Alternatively, If you have already trained your model and now want to use it in inference mode and keep the Dropout layers (and possibly other layers which have different behavior in training/inference phase such as BatchNormalization) active, you can define a backend function that takes the model's inputs as well as Keras learning phase:
from keras import backend as K
func = K.function(model.inputs + [K.learning_phase()], model.outputs)
# to use it pass 1 to set the learning phase to training mode
outputs = func([input_arrays] + [1.])
your question has a simple solution in the latest version of Tensorflow. you can set the training argument of the call method to true.
you can run a code like the below code:
model(input,training=True)
by using training=True TensorFlow automatically applies the Dropout layer in inference mode.
As there are already some working code solutions above, I will simply add a few more details regarding dropout during inference to prevent confusion.
Based on the original paper, Dropout layers play the role of turning off (setting gradients to zero) the neuron nodes during training to reduce overfitting.
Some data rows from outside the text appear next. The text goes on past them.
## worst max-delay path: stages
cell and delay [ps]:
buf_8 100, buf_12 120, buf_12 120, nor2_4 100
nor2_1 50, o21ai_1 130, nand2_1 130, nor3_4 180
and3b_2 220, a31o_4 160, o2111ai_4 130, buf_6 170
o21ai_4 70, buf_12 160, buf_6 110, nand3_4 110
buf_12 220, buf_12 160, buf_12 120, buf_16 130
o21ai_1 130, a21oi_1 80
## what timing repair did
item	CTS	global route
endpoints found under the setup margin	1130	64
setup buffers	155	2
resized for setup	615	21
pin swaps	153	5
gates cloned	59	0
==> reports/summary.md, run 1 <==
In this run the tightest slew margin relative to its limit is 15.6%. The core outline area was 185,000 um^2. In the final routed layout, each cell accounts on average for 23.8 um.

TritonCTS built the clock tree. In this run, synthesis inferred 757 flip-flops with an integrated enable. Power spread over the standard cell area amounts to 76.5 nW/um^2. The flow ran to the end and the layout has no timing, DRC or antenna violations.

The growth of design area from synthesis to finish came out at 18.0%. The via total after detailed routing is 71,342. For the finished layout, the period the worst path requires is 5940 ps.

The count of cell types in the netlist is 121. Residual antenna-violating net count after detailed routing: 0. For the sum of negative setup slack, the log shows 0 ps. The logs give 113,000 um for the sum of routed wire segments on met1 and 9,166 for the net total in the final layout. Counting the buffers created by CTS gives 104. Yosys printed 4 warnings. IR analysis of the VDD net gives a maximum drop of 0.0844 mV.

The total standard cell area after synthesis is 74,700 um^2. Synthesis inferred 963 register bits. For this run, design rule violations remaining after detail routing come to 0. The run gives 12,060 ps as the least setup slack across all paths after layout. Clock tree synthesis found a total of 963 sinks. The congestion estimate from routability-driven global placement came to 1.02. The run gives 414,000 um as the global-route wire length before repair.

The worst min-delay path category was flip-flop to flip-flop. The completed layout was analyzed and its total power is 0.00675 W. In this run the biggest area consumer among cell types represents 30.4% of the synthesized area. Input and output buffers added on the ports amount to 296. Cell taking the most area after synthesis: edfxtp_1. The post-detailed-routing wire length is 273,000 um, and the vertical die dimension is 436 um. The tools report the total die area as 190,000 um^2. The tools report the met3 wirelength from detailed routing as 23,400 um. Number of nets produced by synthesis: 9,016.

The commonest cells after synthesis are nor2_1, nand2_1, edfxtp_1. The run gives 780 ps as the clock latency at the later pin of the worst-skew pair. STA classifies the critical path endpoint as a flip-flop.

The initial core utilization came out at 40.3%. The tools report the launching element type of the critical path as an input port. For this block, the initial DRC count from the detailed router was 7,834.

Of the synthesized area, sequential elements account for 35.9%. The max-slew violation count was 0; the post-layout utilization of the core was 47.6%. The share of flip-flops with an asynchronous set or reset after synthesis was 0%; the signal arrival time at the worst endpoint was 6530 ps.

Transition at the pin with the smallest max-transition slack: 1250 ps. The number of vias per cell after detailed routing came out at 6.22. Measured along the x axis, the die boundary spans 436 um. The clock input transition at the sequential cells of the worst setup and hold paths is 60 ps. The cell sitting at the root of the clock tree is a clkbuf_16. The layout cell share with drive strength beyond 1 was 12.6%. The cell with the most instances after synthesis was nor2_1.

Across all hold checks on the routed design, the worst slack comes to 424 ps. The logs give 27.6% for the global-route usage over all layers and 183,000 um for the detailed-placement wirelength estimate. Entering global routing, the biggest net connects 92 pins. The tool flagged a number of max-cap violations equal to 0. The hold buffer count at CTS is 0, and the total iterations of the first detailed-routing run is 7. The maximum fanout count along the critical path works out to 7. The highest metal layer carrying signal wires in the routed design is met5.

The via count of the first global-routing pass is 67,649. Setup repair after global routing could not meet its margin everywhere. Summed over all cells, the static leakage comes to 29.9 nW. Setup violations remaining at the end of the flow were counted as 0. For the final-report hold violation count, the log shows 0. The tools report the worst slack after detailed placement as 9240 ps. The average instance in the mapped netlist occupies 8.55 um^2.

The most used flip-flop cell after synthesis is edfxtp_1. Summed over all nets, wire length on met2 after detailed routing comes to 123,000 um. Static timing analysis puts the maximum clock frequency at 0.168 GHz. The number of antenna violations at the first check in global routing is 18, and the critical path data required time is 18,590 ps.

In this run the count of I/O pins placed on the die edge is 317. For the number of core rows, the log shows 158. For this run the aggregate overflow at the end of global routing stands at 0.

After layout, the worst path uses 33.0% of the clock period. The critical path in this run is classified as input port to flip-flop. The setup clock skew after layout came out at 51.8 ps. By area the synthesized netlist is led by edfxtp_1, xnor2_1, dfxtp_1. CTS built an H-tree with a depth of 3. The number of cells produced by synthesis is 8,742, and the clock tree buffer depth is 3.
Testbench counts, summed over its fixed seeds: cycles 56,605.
What follows belongs to an exercise in optimizing a design on an open flow for small area, a short achievable clock period and few clock cycles per item; a production flow would make more cautious choices.
In this exercise RTL edits were held to simulation tests only and were not proved equivalent to the original.
Power is estimated from default activity; no workload was simulated.

Design pce_codec, start of the top module:
module pce_codec (
    input  wire        clk,
    input  wire        rst,         
    input  wire        start,       
    input  wire        mode,        
    input  wire [5:0]  n_in,
    input  wire [5:0]  p_in,
    input  wire [5:0]  l_in,
    input  wire [32:0] data_in,
    output wire        done,        
    output wire [2:0]  err,         
    output wire [5:0]  res,         
    output wire [32:0] data_out
);
    localparam W  = 4;              
    localparam WV = W + 18;         
    localparam ERR_NONE      = 3'd0;
    localparam ERR_DIVERGED  = 3'd2;
    localparam ERR_MALFORMED = 3'd3;
    localparam ERR_PRECOND   = 3'd4;
    localparam S_IDLE = 0;
    localparam S_SCAN = 1;          
    localparam S_MPB  = 2;          
    localparam S_CORR = 3;          
    localparam S_D2   = 4;          
    localparam S_D3   = 5;          
    reg [5:0]  st;
    reg [32:0] R;
    reg [5:0]  n, p, l;
    reg [2:0]  k;
    reg [5:0]  nl;                  
    reg [5:0]  nk;                  
    reg [4:0]  i;                   
    reg [5:0]  rem;                 
    reg [5:0]  cnt;
    reg [3:0]  jq;                  
    reg        qsrc;                
    reg [5:0]  L;                   
    reg        chg;
    reg [2:0]  err_r;
    reg        done_r;
    assign data_out = R;
    assign res      = cnt;
  ...
Settings: LEC_CHECK=0, ABC_AREA=1, CAP_MARGIN=20, CORE_MARGIN=2, CORE_UTILIZATION=25, PLACE_DENSITY=0.5, SLEW_MARGIN=20; clock period 13.0 ns.
standard.sh (not shown) runs the stock make flow with config.mk's settings and CLKGATE_MAP_FILE= SYNTH_SCRIPT=/design/flow/synth_recipe.tcl, a recipe that flattens the netlist after the stock synthesis.
==> flow/flow/run.sh <==
#!/bin/bash
# Layout flow: the standard flow (standard.sh), with ORFS's timing repair
# asked to leave a setup margin of 7.2 ns instead of the default, so that the
# repair sizes and buffers the critical paths. The clock and the constraints
# are the standard flow's own.
set -euo pipefail
bash standard.sh SETUP_SLACK_MARGIN=7.2 finish > standard.log 2>&1
Testbench counts at the start, summed over its fixed seeds: cycles 6,638, items 1,920.
Context: an optimization exercise on an open-source flow, tuned for small area. The choices shown serve that exercise and are no tape-out recipe. Only simulation tests tie the RTL to the original design; equivalence was not proved. The clock port is modelled as an ideal driver; clocking choices that lean on that would not hold on a real chip. Power figures rest on the tool's default switching activity, not on a simulated workload.

Setup of run A:
// ooktx
module ooktx (
    input  wire        clk,
    input  wire        rst,
    input  wire        us_tick,
    input  wire        bus_sel,
    input  wire        bus_wr,
    input  wire [4:0]  bus_addr,
    input  wire [31:0] bus_wdata,
    output reg  [31:0] bus_rdata,
    output wire        bus_err,
    output wire        ook_out
);
export LEC_CHECK = 0
export CAP_MARGIN = 0
export CORE_MARGIN = 2
export CORE_UTILIZATION = 70
export CTS_BUF_LIST = sky130_fd_sc_hd__clkbuf_4
export SLEW_MARGIN = 0
create_clock -name core_clock -period 20.0 [get_ports {clk}]
standard.sh (not shown) runs the stock make flow with config.mk's settings and CLKGATE_MAP_FILE= SYNTH_SCRIPT=/design/flow/synth_recipe.tcl, a recipe that flattens the netlist after the stock synthesis.
==> flow/flow/run.sh <==
#!/bin/bash
# Own layout flow: the standard ORFS flow with four changes.
#  1. The final technology mapping (Yosys abc) uses flow/area.abc, an
#     area-oriented ABC script, instead of ORFS's speed script, and adders
#     are left to ABC instead of being extracted into half/full-adder cells
#     first (ADDER_MAP_FILE empty). Everything else in synthesis is the standard flow's
#     synthesis (synth_recipe.tcl), so the registers and their names are the
#     standard synthesis's.
#  2. Port buffers are buf_1 cells (BUFFER_PORTS_ARGS).
#  3. Clock tree synthesis (CTS_ARGS) as ORFS runs it, with clkbuf_4
#     buffers and without dummy loads.
#  4. After CTS (POST_CTS_TCL = flow/post_cts.tcl), each clock buffer whose
#     sinks see more than 110 ps of slew is upsized to clkbuf_8, keeping the
#     flip-flop clock-pin slew well under the standard flow's limit.
# Each tool's output goes to a log file in this folder; ORFS's own logs are
# under orfs/logs.
set -euo pipefail
W=$(pwd)
cat > "$W/own_synth.tcl" <<EOF
proc abc {args} {
  set i [lsearch -exact \$args -script]
  if {\$i >= 0} { lset args [expr {\$i + 1}] {$W/flow/area.abc} }
  yosys abc {*}\$args
}
source {$W/synth_recipe.tcl}
EOF
sed "s#/synth_recipe\.tcl#/own_synth.tcl#" standard.sh > own_standard.sh
grep -q own_synth.tcl own_standard.sh
export POST_CTS_TCL="$W/flow/post_cts.tcl"
bash own_standard.sh "ADDER_MAP_FILE=" "POST_CTS_TCL=$W/flow/post_cts.tcl" \
    "BUFFER_PORTS_ARGS=-buffer_cell sky130_fd_sc_hd__buf_1" \
    "CTS_ARGS=-sink_clustering_enable -repair_clock_nets -buf_list sky130_fd_sc_hd__clkbuf_4 -root_buf sky130_fd_sc_hd__clkbuf_4 -dont_use_dummy_load" \
    finish > "$W/orfs_make.log" 2>&1
test -s out/final.def
==> flow/flow/post_cts.tcl <==
# POST_CTS hook: upsize the clock tree's clkbuf_4 buffers whose sinks see a
# clock slew over 110 ps (placement parasitics) to clkbuf_8, then legalize.
estimate_parasitics -placement
set n 0
foreach inst [get_cells -hierarchical *] {
  if {[get_property $inst ref_name] ne "sky130_fd_sc_hd__clkbuf_4"} { continue }
  set opin [get_pins -of_objects $inst -filter "direction == output"]
  set mx 0
  foreach p [get_pins -of_objects [get_nets -of_objects $opin] -filter "direction == input"] {
    set s [get_property $p slew_max]
    if {$s > $mx} { set mx $s }
  }
  if {$mx > 0.110} {
    replace_cell $inst sky130_fd_sc_hd__clkbuf_8
    incr n
  }
}
puts "post_cts: upsized $n clock buffers to clkbuf_8"
detailed_placement
check_placement -verbose
estimate_parasitics -placement
Other scripts of this flow, unchanged in this note and not shown: flow/flow/area.abc
In summary, run A completed successfully, with a layout that passed the timing, DRC and antenna checks.
--- input diff run A..run B ---
# run A
export LEC_CHECK = 0
export CAP_MARGIN = 0
export CORE_MARGIN = 2
export CORE_UTILIZATION = 70
export CTS_BUF_LIST = sky130_fd_sc_hd__clkbuf_4
export SLEW_MARGIN = 0
create_clock -name core_clock -period 20.0 [get_ports {clk}]
# run B
export LEC_CHECK = 0
export CAP_MARGIN = 0
export CORE_MARGIN = 2
export CORE_UTILIZATION = 80
export CTS_BUF_LIST = sky130_fd_sc_hd__clkbuf_8
export SLEW_MARGIN = 0
create_clock -name core_clock -period 20.0 [get_ports {clk}]
==> flow/flow/run.sh <==
#!/bin/bash
set -euo pipefail
W=$(pwd)
cat > "$W/own_synth.tcl" <<EOF
proc abc {args} {
  set i [lsearch -exact \$args -script]
  if {\$i >= 0} { lset args [expr {\$i + 1}] {$W/flow/area.abc} }
  yosys abc {*}\$args
}
source {$W/synth_recipe.tcl}
EOF
sed "s#/synth_recipe\.tcl#/own_synth.tcl#" standard.sh > own_standard.sh
grep -q own_synth.tcl own_standard.sh
bash own_standard.sh "ADDER_MAP_FILE=" \
    "BUFFER_PORTS_ARGS=-buffer_cell sky130_fd_sc_hd__buf_1" \
    "CTS_ARGS=-sink_clustering_enable -repair_clock_nets -buf_list sky130_fd_sc_hd__clkbuf_8 -root_buf sky130_fd_sc_hd__clkbuf_2 -dont_use_dummy_load" \
    finish > "$W/orfs_make.log" 2>&1
test -s out/final.def
removed: flow/flow/post_cts.tcl
Across both runs, area growth from synthesis to layout was higher for run B than for run A. Summary: global-route wire length before repair, run B worse than run A. Relative slew slack on run B is behind run A.
[inputs] run C vs run B
# run B
export LEC_CHECK = 0
export CAP_MARGIN = 0
export CORE_MARGIN = 2
export CORE_UTILIZATION = 80
export CTS_BUF_LIST = sky130_fd_sc_hd__clkbuf_8
export SLEW_MARGIN = 0
create_clock -name core_clock -period 20.0 [get_ports {clk}]
# run C
export LEC_CHECK = 0
export CAP_MARGIN = 0
export CORE_MARGIN = 2
export CORE_UTILIZATION = 70
export CTS_BUF_LIST = sky130_fd_sc_hd__clkbuf_4
export SLEW_MARGIN = 0
create_clock -name core_clock -period 20.0 [get_ports {clk}]
--- a/flow/flow/run.sh
+++ b/flow/flow/run.sh
@@ -1,0 +2,15 @@
+# Own layout flow: the standard ORFS flow with four changes.
+#  1. The final technology mapping (Yosys abc) uses flow/area.abc, an
+#     area-oriented ABC script, instead of ORFS's speed script, and adders
+#     are left to ABC instead of being extracted into half/full-adder cells
+#     first (ADDER_MAP_FILE empty). Everything else in synthesis is the standard flow's
+#     synthesis (synth_recipe.tcl), so the registers and their names are the
+#     standard synthesis's.
+#  2. Port buffers are buf_1 cells (BUFFER_PORTS_ARGS).
+#  3. Clock tree synthesis (CTS_ARGS) as ORFS runs it, with clkbuf_4
+#     buffers and without dummy loads.
+#  4. After CTS (POST_CTS_TCL = flow/post_cts.tcl), each clock buffer whose
+#     sinks see more than 100 ps of slew is upsized to clkbuf_8, keeping the
+#     flip-flop clock-pin slew well under the standard flow's limit.
+# Each tool's output goes to a log file in this folder; ORFS's own logs are
+# under orfs/logs.
@@ -14 +29,2 @@
-bash own_standard.sh "ADDER_MAP_FILE=" \
+export POST_CTS_TCL="$W/flow/post_cts.tcl"
+bash own_standard.sh "ADDER_MAP_FILE=" "POST_CTS_TCL=$W/flow/post_cts.tcl" \
@@ -16 +32 @@
-    "CTS_ARGS=-sink_clustering_enable -repair_clock_nets -buf_list sky130_fd_sc_hd__clkbuf_8 -root_buf sky130_fd_sc_hd__clkbuf_2 -dont_use_dummy_load" \
+    "CTS_ARGS=-sink_clustering_enable -repair_clock_nets -buf_list sky130_fd_sc_hd__clkbuf_4 -root_buf sky130_fd_sc_hd__clkbuf_4 -dont_use_dummy_load" \
==> flow/flow/post_cts.tcl (new file) <==
# POST_CTS hook: upsize the clock tree's clkbuf_4 buffers whose sinks see a
# clock slew over 100 ps (placement parasitics) to clkbuf_8, then legalize.
estimate_parasitics -placement
set n 0
foreach inst [get_cells -hierarchical *] {
  if {[get_property $inst ref_name] ne "sky130_fd_sc_hd__clkbuf_4"} { continue }
  set opin [get_pins -of_objects $inst -filter "direction == output"]
  set mx 0
  foreach p [get_pins -of_objects [get_nets -of_objects $opin] -filter "direction == input"] {
    set s [get_property $p slew_max]
    if {$s > $mx} { set mx $s }
  }
  if {$mx > 0.100} {
    replace_cell $inst sky130_fd_sc_hd__clkbuf_8
    incr n
  }
}
puts "post_cts: upsized $n clock buffers to clkbuf_8"
detailed_placement
check_placement -verbose
estimate_parasitics -placement
## What came out
The part of the total power dissipated in combinational logic was comparable across run C and run B. [compare] base=run B new=run C: global-route usage now sits lower, hold slack now sits at about the same level, slew at the pin closest to its max-slew limit now sits lower. Per the comparison of run C with run B, design area held steady; number of diodes added for antenna fixing shrank by 1.
For run D, these inputs were changed with respect to run C:
# run C
export LEC_CHECK = 0
export CAP_MARGIN = 0
export CORE_MARGIN = 2
export CORE_UTILIZATION = 70
export CTS_BUF_LIST = sky130_fd_sc_hd__clkbuf_4
export SLEW_MARGIN = 0
create_clock -name core_clock -period 20.0 [get_ports {clk}]
# run D
export LEC_CHECK = 0
export CAP_MARGIN = 0
export CORE_MARGIN = 2
export CORE_UTILIZATION = 60
export CTS_BUF_LIST = sky130_fd_sc_hd__clkbuf_8
export SLEW_MARGIN = 0
create_clock -name core_clock -period 20.0 [get_ports {clk}]
==> flow/flow/run.sh <==
#!/bin/bash
set -euo pipefail
W=$(pwd)
cat > "$W/own_synth.tcl" <<EOF
proc abc {args} {
  set i [lsearch -exact \$args -script]
  if {\$i >= 0} { lset args [expr {\$i + 1}] {$W/flow/area.abc} }
  yosys abc {*}\$args
}
source {$W/synth_recipe.tcl}
EOF
sed "s#/synth_recipe\.tcl#/own_synth.tcl#" standard.sh > own_standard.sh
grep -q own_synth.tcl own_standard.sh
bash own_standard.sh "ADDER_MAP_FILE=" \
    "BUFFER_PORTS_ARGS=-buffer_cell sky130_fd_sc_hd__buf_1" \
    "CTS_ARGS=-sink_clustering_enable -repair_clock_nets -buf_list sky130_fd_sc_hd__clkbuf_8 -root_buf sky130_fd_sc_hd__clkbuf_2 -dont_use_dummy_load" \
    finish > "$W/orfs_make.log" 2>&1
test -s out/final.def
removed: flow/flow/post_cts.tcl
==> comparison <==
- Worst setup slack, run C and run D: larger value in run D
- Total power of run D is higher than that of run C.
- Area of the core deteriorates in run D relative to run C.
- Cell count of the worst reg-to-reg path: run D vs run C down 1
- Total number of vias came out lower on run D than on run C.
- The combinational power on run D is in line with that on run C.
- Going from run C to run D, number of instances in the synthesized netlist ~0 delta, first-iteration DRC count down about 0.6%, worst vdd rail ir drop increased by about 4.5% relative to the old numbers.
- Run D reports its slowest stage cell on the critical path as sky130_fd_sc_hd__or2_0 while run C reports sky130_fd_sc_hd__nor4_1.

## separate check: timing with driven ports
The flow's constraints put no driver on any port. The routed layouts listed below were extracted and timed again, unchanged, in two steps.
Step 1, drivers: a clkbuf_16 drives clk and a buf_2 each remaining input, both assumed.
Step 2 also shifts input and output timing later by t, the mid clock arrival at the registers, as if the neighbouring blocks saw the same clock.
a / b / c = ideal ports / drivers / drivers and shift; a / b = the first two.
run | t (ns) | slack for setup (ns) | clock arrival spread, ns
run A | 0.441 | 6.449 / 6.415 / 6.415 | 0.029 / 0.029
run B | 0.828 | 6.057 / 6.033 / 6.033 | 0.042 / 0.042
run C | 0.457 | 6.378 / 6.343 / 6.343 | 0.038 / 0.037
run D | 0.853 | 7.098 / 7.075 / 7.075 | 0.028 / 0.028
After both steps every run listed still meets setup and hold. The setup slack of run C, which loses most, moves by -0.035 ns with the drivers and by -0.035 ns with both steps.
Context: an optimization exercise on an open-source flow, tuned for small area. The choices shown serve that exercise and are no tape-out recipe. Only simulation tests tie the RTL to the original design; equivalence was not proved. Power figures rest on the tool's default switching activity, not on a simulated workload.

$ cat design/flow/run.sh
#!/bin/bash
# synth_recipe.tcl (not shown) runs the flow's synth.tcl, then flattens the netlist and writes it again
# the make line also repeats each setting of config.mk as NAME=value (left out here)
make -C /OpenROAD-flow-scripts/flow DESIGN_CONFIG=/design/flow/config.mk WORK_HOME=/design/flow/orfs CLKGATE_MAP_FILE= SYNTH_SCRIPT=/design/flow/synth_recipe.tcl finish
$ cat design/flow/constraint.sdc
create_clock -name core_clock -period 10.0 [get_ports {clk}]
set_input_delay 2.0000 -clock core_clock [delete_from_list [all_inputs] [get_ports {clk}]]
set_output_delay 2.0000 -clock core_clock [all_outputs]
set_load 0.01 [all_outputs]
$ cat design/flow/config.mk
export PLATFORM = sky130hd
export DESIGN_NAME = hba_regfront
export DESIGN_NICKNAME = hba_regfront
export VERILOG_FILES = /design/flow/design.v
export SDC_FILE = /design/flow/constraint.sdc
export NUM_CORES = 4
export LEC_CHECK = 0
export CAP_MARGIN = 20
export CORE_MARGIN = 2
export CORE_UTILIZATION = 40
export SLEW_MARGIN = 20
However, once we finish off with training and start testing the model, we do not 'touch' any neurons, thus, all the units are considered to make the decision when inferencing. This causes previously 'dead' neuron weights to be large than expected due to the usage of Dropout. To prevent this, a scaling factor is applied to balance the network node. To be more precise, if a unit is retained with probability p during training, the outgoing weights of that unit are multiplied by p during the prediction stage.